Unconcerted conformational changes in Arp2/3 complex integrate multiple activating signals to assemble functional actin networks.

Arp2/3 complex nucleates branched actin filaments important for processes such as DNA repair, endocytosis, and cellular motility. Multiple factors are required to activate branching nucleation by Arp2/3 complex, including a WASP family protein and a pre-existing actin filament. Activation is achieved through two major conformational changes-subunit flattening and movement into the short pitch conformation-that allow the actin-related proteins (Arps) within the complex (Arp2 and Arp3) to mimic filamentous actin subunits, thereby templating new filament assembly. Some models suggest that these changes are concerted and stimulated cooperatively by WASP and actin filaments, but how Arp2/3 complex integrates signals from multiple factors to drive switch-like activation of branching nucleation has been unknown.
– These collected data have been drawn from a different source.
[config.mk]
export PLATFORM = sky130hd
export DESIGN_NAME = pcileech_msix_tlp_tx
export DESIGN_NICKNAME = d
export VERILOG_FILES = /design/src/rtl/pcileech_msix_tlp_tx.sv
export SDC_FILE = /design/constraint.sdc
export NUM_CORES = 1
export LEC_CHECK = 0
export ABC_AREA = 1
export BUFFER_PORTS_ARGS = -buffer_cell sky130_fd_sc_hd__buf_2
export CAP_MARGIN = 20
export CORE_ASPECT_RATIO = 1.1
export CORE_MARGIN = 5
export CORE_UTILIZATION = 52
export DETAILED_ROUTE_END_ITERATION = 12
export PLACE_DENSITY = 0.8
export SYNTH_ARGS = -nofsm -noshare
export SYNTH_HDL_FRONTEND = slang
export SYNTH_SLANG_ARGS = --single-unit
[constraint.sdc]
create_clock -name clk -period 7.5 [get_ports clk]
set_clock_uncertainty 0.1 [all_clocks]
set_input_delay 0.75 -clock clk [delete_from_list [all_inputs] [get_ports clk]]
set_output_delay 0.75 -clock clk [all_outputs]
set_load 0.01 [all_outputs]
[src/rtl/pcileech_msix_tlp_tx.sv]
// -----------------------------------------------------------------------------
// pcileech_msix_tlp_tx
//
// Turns single-cycle MSI-X interrupt requests from the VMD MSI-X BAR block into
// posted Memory Write TLPs with a 1 DW payload. The TLPs go out on the 64-bit
// PCIe core TX AXI-stream toward the TLP engine's TX arbiter. A small FIFO
// absorbs bursts, because the request source has no backpressure.
//
// Ports:
//   clk, rst               clock, synchronous active-high reset
//   msix_interrupt_*       request strobe with 64-bit address and 32-bit data
//   cfg_requester_id       {bus,dev,fn}, sampled when a request is popped
//   cfg_bus_master_en      gates popping; a TLP already started still completes
//   tx_t*                  64-bit AXI-stream TX master (DW0 in [31:0])
//   stat_overflow          saturating count of requests dropped on a full FIFO
//   stat_misaligned        saturating count of requests dropped for addr[1:0]!=0
//   busy                   FIFO holds entries or a TLP is in flight
// -----------------------------------------------------------------------------
module pcileech_msix_tlp_tx #(
  parameter int FIFO_DEPTH = 4,
  parameter int STAT_W     = 16
) (
  input  logic              clk,
  input  logic              rst,
  input  logic              msix_interrupt_valid,
  input  logic [63:0]       msix_interrupt_addr,
  input  logic [31:0]       msix_interrupt_data,
  input  logic [15:0]       cfg_requester_id,
  input  logic              cfg_bus_master_en,
  output logic [63:0]       tx_tdata,
  output logic [7:0]        tx_tkeep,
  output logic              tx_tlast,
  output logic              tx_tvalid,
  input  logic              tx_tready,
  output logic [STAT_W-1:0] stat_overflow,
  output logic [STAT_W-1:0] stat_misaligned,
  output logic              busy
);

  localparam int PTR_W = $clog2(FIFO_DEPTH);
  localparam int CNT_W = PTR_W + 1;

  typedef enum logic [1:0] {S_IDLE, S_BEAT0, S_BEAT1, S_BEAT2} state_e;

  // The address is stored without bits [1:0]; misaligned requests never enter.
  typedef struct packed {
    logic [61:0] addr_w;  // addr[63:2]
    logic [31:0] data;
  } req_t;

  req_t fifo_mem [FIFO_DEPTH];

  logic [PTR_W-1:0]  wr_ptr_q, wr_ptr_d;
  logic [PTR_W-1:0]  rd_ptr_q, rd_ptr_d;
  logic [CNT_W-1:0]  count_q, count_d;
  state_e            state_q, state_d;
  logic [31:0]       addr_hi_q, addr_hi_d;
  logic [29:0]       addr_lo_q, addr_lo_d;
  logic [31:0]       data_q, data_d;
  logic [7:0]        tag_q, tag_d;
  logic [63:0]       tdata_q, tdata_d;
  logic [7:0]        tkeep_q, tkeep_d;
  logic              tlast_q, tlast_d;
  logic              tvalid_q, tvalid_d;
  logic [STAT_W-1:0] stat_overflow_q, stat_overflow_d;
  logic [STAT_W-1:0] stat_misaligned_q, stat_misaligned_d;

  req_t        head;
  logic        fifo_empty, fifo_full;
  logic        req_aligned, pop, push;
  logic        head_4dw;
  logic [31:0] head_dw0;
  logic [63:0] second_beat;

  always_comb begin
    // NOTE: every variable gets a default first so no path leaves it unassigned;
    // otherwise synthesis infers latches.
    head        = fifo_mem[rd_ptr_q];
    fifo_empty  = (count_q == '0);
    fifo_full   = (count_q == CNT_W'(FIFO_DEPTH));
    req_aligned = (msix_interrupt_addr[1:0] == 2'b00);
    pop         = (state_q == S_IDLE) && !fifo_empty && cfg_bus_master_en;
    // A full FIFO still accepts when the head leaves in the same cycle.
    push        = msix_interrupt_valid && req_aligned && (!fifo_full || pop);
    head_4dw    = (head.addr_w[61:30] != 32'h0);
    head_dw0    = head_4dw ? 32'h6000_0001 : 32'h4000_0001;
    // Second beat: 4DW carries {addr_lo, addr_hi}; 3DW carries {data, addr_lo}.
    second_beat = (addr_hi_q != 32'h0) ? {addr_lo_q, 2'b00, addr_hi_q}
                                       : {data_q, addr_lo_q, 2'b00};

    wr_ptr_d          = wr_ptr_q;
    rd_ptr_d          = rd_ptr_q;
    count_d           = count_q;
    state_d           = state_q;
    addr_hi_d         = addr_hi_q;
    addr_lo_d         = addr_lo_q;
    data_d            = data_q;
    tag_d             = tag_q;
    tdata_d           = tdata_q;
    tkeep_d           = tkeep_q;
    tlast_d           = tlast_q;
    tvalid_d          = tvalid_q;
    stat_overflow_d   = stat_overflow_q;
    stat_misaligned_d = stat_misaligned_q;

    if (msix_interrupt_valid && !req_aligned && (stat_misaligned_q != '1))
      stat_misaligned_d = stat_misaligned_q + STAT_W'(1);
    if (msix_interrupt_valid && req_aligned && fifo_full && !pop &&
        (stat_overflow_q != '1))
      stat_overflow_d = stat_overflow_q + STAT_W'(1);

    if (push) wr_ptr_d = wr_ptr_q + PTR_W'(1);
    if (pop)  rd_ptr_d = rd_ptr_q + PTR_W'(1);
    unique case ({push, pop})
      2'b10:   count_d = count_q + CNT_W'(1);
      2'b01:   count_d = count_q - CNT_W'(1);
      default: count_d = count_q;
    endcase

    // Output beats are registered; each next beat is prepared on acceptance
    // of the current one, so data/keep/last hold while tready is low.
    unique case (state_q)
      S_IDLE: begin
        if (pop) begin
          addr_hi_d = head.addr_w[61:30];
          addr_lo_d = head.addr_w[29:0];
          data_d    = head.data;
          tdata_d   = {cfg_requester_id, tag_q, 4'h0, 4'hF, head_dw0};
          tkeep_d   = 8'hFF;
          tlast_d   = 1'b0;
          tvalid_d  = 1'b1;
          state_d   = S_BEAT0;
        end
      end
      S_BEAT0: begin
        if (tx_tready) begin
          tdata_d = second_beat;
          tkeep_d = 8'hFF;
          tlast_d = (addr_hi_q == 32'h0);
          state_d = S_BEAT1;
        end
      end
      S_BEAT1: begin
        if (tx_tready) begin
          if (addr_hi_q != 32'h0) begin
            tdata_d = {32'h0, data_q};
            tkeep_d = 8'h0F;
            tlast_d = 1'b1;
            state_d = S_BEAT2;
          end else begin
            tdata_d  = '0;
            tkeep_d  = '0;
            tlast_d  = 1'b0;
            tvalid_d = 1'b0;
            tag_d    = tag_q + 8'd1;
            state_d  = S_IDLE;
          end
        end
      end
      S_BEAT2: begin
        if (tx_tready) begin
          tdata_d  = '0;
          tkeep_d  = '0;
          tlast_d  = 1'b0;
          tvalid_d = 1'b0;
          tag_d    = tag_q + 8'd1;
          state_d  = S_IDLE;
        end
      end
      default: state_d = S_IDLE;
    endcase
  end

  // NOTE: sequential state uses non-blocking assignments so every flop samples
  // the pre-edge values regardless of statement order.
  always_ff @(posedge clk) begin
    if (rst) begin
      wr_ptr_q          <= '0;
      rd_ptr_q          <= '0;
      count_q           <= '0;
      state_q           <= S_IDLE;
      addr_hi_q         <= '0;
      addr_lo_q         <= '0;
      data_q            <= '0;
      tag_q             <= '0;
      tdata_q           <= '0;
      tkeep_q           <= '0;
      tlast_q           <= 1'b0;
      tvalid_q          <= 1'b0;
      stat_overflow_q   <= '0;
      stat_misaligned_q <= '0;
    end else begin
      wr_ptr_q          <= wr_ptr_d;
      rd_ptr_q          <= rd_ptr_d;
      count_q           <= count_d;
      state_q           <= state_d;
      addr_hi_q         <= addr_hi_d;
      addr_lo_q         <= addr_lo_d;
      data_q            <= data_d;
      tag_q             <= tag_d;
      tdata_q           <= tdata_d;
      tkeep_q           <= tkeep_d;
      tlast_q           <= tlast_d;
      tvalid_q          <= tvalid_d;
      stat_overflow_q   <= stat_overflow_d;
      stat_misaligned_q <= stat_misaligned_d;
    end
  end

  // NOTE: the storage array has no reset; the pointers and count define which
  // entries are valid, so contents after reset are never observed.
  always_ff @(posedge clk) begin
    if (push) fifo_mem[wr_ptr_q] <= '{addr_w: msix_interrupt_addr[63:2],
                                      data:   msix_interrupt_data};
  end

  assign tx_tdata        = tdata_q;
  assign tx_tkeep        = tkeep_q;
  assign tx_tlast        = tlast_q;
  assign tx_tvalid       = tvalid_q;
  assign stat_overflow   = stat_overflow_q;
  assign stat_misaligned = stat_misaligned_q;
  assign busy            = (count_q != '0) || (state_q != S_IDLE);

endmodule
==> impl_metrics.py <==
metrics = {
    "yosys": {
        "synth.avg_cell_area_um2": 10.32,
        "ys.warnings.count": 0,
        "yosysSeqAreaShare": 0.6641,
        "syn_nets": 2400,
        "synthCells": 2270,
        "syn-cell-area_mm2": 0.02342,
        "synth.distinct_cells": 41,
        "ys_seq_elements": 589,
    },
    "clock_network": {
        "cts_root_buffer": "clkbuf_16",
        "post-cts-setup-buffers": 0,
        "cts.sinks": 589,
        "cts_resized": 0,
        "cts_made_buffers": 55,
        "htreeDepth": 2,
        "ctsHoldBuffers": 0,
        "clock_latency_ns": 0.61,
        "cts_tree": "yes",
        "clock_path_buffers": 3,
        "clk_pin_slew_ns": 0.07,
    },
    "floorplanning": {
        "rows": 81,
        "ioPinCount": 224,
        "die-area_mm2": 0.04939,
        "die_w_um": 212.4,
        "start_util": 0.5264,
        "die_h_um": 232.6,
        "core_area_mm2": 0.04449,
    },
    "place": {
        "hpwl_mm": 40.71,
        "gp_congestion": 0.9038,
        "numPortBuffers": 223,
        "dpl-instance-area_mm2": 0.02479,
        "place_inst": 2947,
    },
    "final_layout": {
        "final_common_cell": "edfxtp_1",
        "area_delta_synth_final_pct": 13.96,
        "fin_nets": 2554,
        "drive_above_1_share": 0.1518,
        "stdcell_area_mm2": 0.02669,
        "fin_cells": 3053,
        "final_cell_mix": "376 x edfxtp_1, 359 x nand2_1, 334 x nor2_1, 280 x o21ai_0, 223 x buf_2",
    },
    "drt": {
        "antenna_left": 0,
        "drc_errors": 0,
        "vias": 17910,
        "vias_per_cell": 5.867,
        "drt_iter0_drc": 2370,
        "wl_per_cell_um": 21.08,
        "wl_mm": 64.34,
        "drt_pre_antenna_iters": 6,
    },
    "global_route": {
        "grt_pass1_wl_mm": 97.17,
        "grt.total_usage": 0.2527,
        "grt_max_degree": 113,
        "antenna_found_initial": 8,
        "grt_pass1_vias": 16890,
        "overflow": 0,
    },
    "sta": {
        "finalHoldViolations": 0,
        "post-route-min-period_ns": 3.656,
        "worst_pin_slew_ns": 1.082,
        "rsz0062_at_grt": "false",
        "fmax_ghz": 0.2735,
        "fin_crit_sh": 0.4875,
        "slew_headroom": 0.2788,
        "report.final.slew_viol_count": 0,
        "setup_tns_ns": 0,
        "setup_viol": 0,
    },
    "run": {
        "maxCapViolations": 0,
    },
    "worst_setup_path": {
        "crit_type": "reg2reg",
        "crit_path_end_kind": "flip-flop",
        "worst_ep_arrival_time_ns": 4.09,
        "cp.required_ns": 7.93,
        "ff2ff_path_depth": 11,
        "path_max_fanout": 34,
        "worst_setup_path_start_kind": "flip-flop",
    },
    "outcome": {
        "status": "finished, final reports clean",
    },
    "power": {
        "vdd_drop_max_mv": 0.2394,
        "p_per_area_mw_per_mm2": 346.3,
        "power_leakage_uw": 0.009847,
        "power_uw": 9244,
    },
    "hold_path": {
        "hold_path.class": "in2reg",
        "whs_path_depth": 1,
    },
}
report_power, final:
part | total, µW | internal (µW) | leakage, µW | switching [µW]
Sequential | 4180 | 3780 | 0.00513 | 398
Combinational | 2230 | 663 | 0.00381 | 1560
Clock | 2840 | 1660 | 0.000907 | 1190
path summary, 6_finish.rpt:
path                                               start                        end  slack [ns]
worst max-delay path             state_q[1]$_SDFFE_PP0P_  tx_tdata[53]$_SDFFE_PP0P_        3.84
worst min-delay path             msix_interrupt_data[16]  fifo_mem[1][16]$_DFFE_PP_        0.25
worst max register to register   state_q[1]$_SDFFE_PP0P_  tx_tdata[53]$_SDFFE_PP0P_        3.84
worst min register to register  rd_ptr_q[1]$_SDFFE_PP0P_                  flip-flop        0.36
critical path, stage by stage (launching register included):
cell and delay, ns:
dfxtp_1 0.38, inv_1 0.11, ha_1 0.27, inv_2 0.52, nand2_1 0.14, inv_2 0.11, o21ai_4 0.06, nor2_4 0.63
inv_2 0.17, nor2_4 0.53, o211ai_1 0.33, a21oi_1 0.21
Here, we use biochemical assays to show that instead of a concerted mechanism, signal integration by Arp2/3 complex occurs via distinct and unconcerted conformational changes; WASP stimulates the short pitch arrangement of Arp2 and Arp3, while actin filaments trigger a different activation step. An engineered Arp2/3 complex that bypasses the need for WASP but not actin filaments in activation potently assembles isotropic actin networks but fails to assemble sustained force-producing actin networks in bead motility assays. The engineered complex, which is crosslinked into the short pitch conformation, fails to target nucleation to the surface of the bead, creating unproductive branching events that deplete unpolymerized actin and halt assembly. Together, our data demonstrate the requirement for multifactor signal integration by Arp2/3 complex and highlight the importance of both the WASP- and actin filament-mediated activation steps in the assembly of functional actin networks.